##### Records supplied #####

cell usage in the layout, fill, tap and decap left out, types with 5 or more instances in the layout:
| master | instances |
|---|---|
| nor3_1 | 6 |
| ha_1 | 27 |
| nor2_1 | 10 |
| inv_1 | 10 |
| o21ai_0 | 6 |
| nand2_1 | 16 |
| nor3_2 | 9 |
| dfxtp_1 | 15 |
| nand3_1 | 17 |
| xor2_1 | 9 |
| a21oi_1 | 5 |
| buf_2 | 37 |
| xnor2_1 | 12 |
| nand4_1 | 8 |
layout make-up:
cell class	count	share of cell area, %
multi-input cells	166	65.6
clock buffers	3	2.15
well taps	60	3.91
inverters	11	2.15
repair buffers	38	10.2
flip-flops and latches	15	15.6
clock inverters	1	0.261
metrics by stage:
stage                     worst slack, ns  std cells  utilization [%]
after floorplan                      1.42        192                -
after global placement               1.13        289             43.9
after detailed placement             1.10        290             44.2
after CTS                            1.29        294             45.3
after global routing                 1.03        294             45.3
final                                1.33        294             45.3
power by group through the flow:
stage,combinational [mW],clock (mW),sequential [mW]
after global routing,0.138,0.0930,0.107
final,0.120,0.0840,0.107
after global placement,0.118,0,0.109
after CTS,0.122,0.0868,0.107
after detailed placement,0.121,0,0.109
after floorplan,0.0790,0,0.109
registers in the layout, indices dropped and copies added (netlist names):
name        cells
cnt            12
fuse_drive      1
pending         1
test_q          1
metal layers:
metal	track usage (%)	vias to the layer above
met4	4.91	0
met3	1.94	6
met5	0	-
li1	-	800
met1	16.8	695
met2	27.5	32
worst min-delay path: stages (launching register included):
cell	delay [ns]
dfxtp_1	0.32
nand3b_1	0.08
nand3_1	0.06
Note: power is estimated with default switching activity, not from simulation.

#####

Return the data above in full, keeping each line exactly as it stands.

cell usage in the layout, fill, tap and decap left out, types with 5 or more instances in the layout:
| master | instances |
|---|---|
| nor3_1 | 6 |
| ha_1 | 27 |
| nor2_1 | 10 |
| inv_1 | 10 |
| o21ai_0 | 6 |
| nand2_1 | 16 |
| nor3_2 | 9 |
| dfxtp_1 | 15 |
| nand3_1 | 17 |
| xor2_1 | 9 |
| a21oi_1 | 5 |
| buf_2 | 37 |
| xnor2_1 | 12 |
| nand4_1 | 8 |
layout make-up:
cell class	count	share of cell area, %
multi-input cells	166	65.6
clock buffers	3	2.15
well taps	60	3.91
inverters	11	2.15
repair buffers	38	10.2
flip-flops and latches	15	15.6
clock inverters	1	0.261
metrics by stage:
stage                     worst slack, ns  std cells  utilization [%]
after floorplan                      1.42        192                -
after global placement               1.13        289             43.9
after detailed placement             1.10        290             44.2
after CTS                            1.29        294             45.3
after global routing                 1.03        294             45.3
final                                1.33        294             45.3
power by group through the flow:
stage,combinational [mW],clock (mW),sequential [mW]
after global routing,0.138,0.0930,0.107
final,0.120,0.0840,0.107
after global placement,0.118,0,0.109
after CTS,0.122,0.0868,0.107
after detailed placement,0.121,0,0.109
after floorplan,0.0790,0,0.109
registers in the layout, indices dropped and copies added (netlist names):
name        cells
cnt            12
fuse_drive      1
pending         1
test_q          1
metal layers:
metal	track usage (%)	vias to the layer above
met4	4.91	0
met3	1.94	6
met5	0	-
li1	-	800
met1	16.8	695
met2	27.5	32
worst min-delay path: stages (launching register included):
cell	delay [ns]
dfxtp_1	0.32
nand3b_1	0.08
nand3_1	0.06
Note: power is estimated with default switching activity, not from simulation.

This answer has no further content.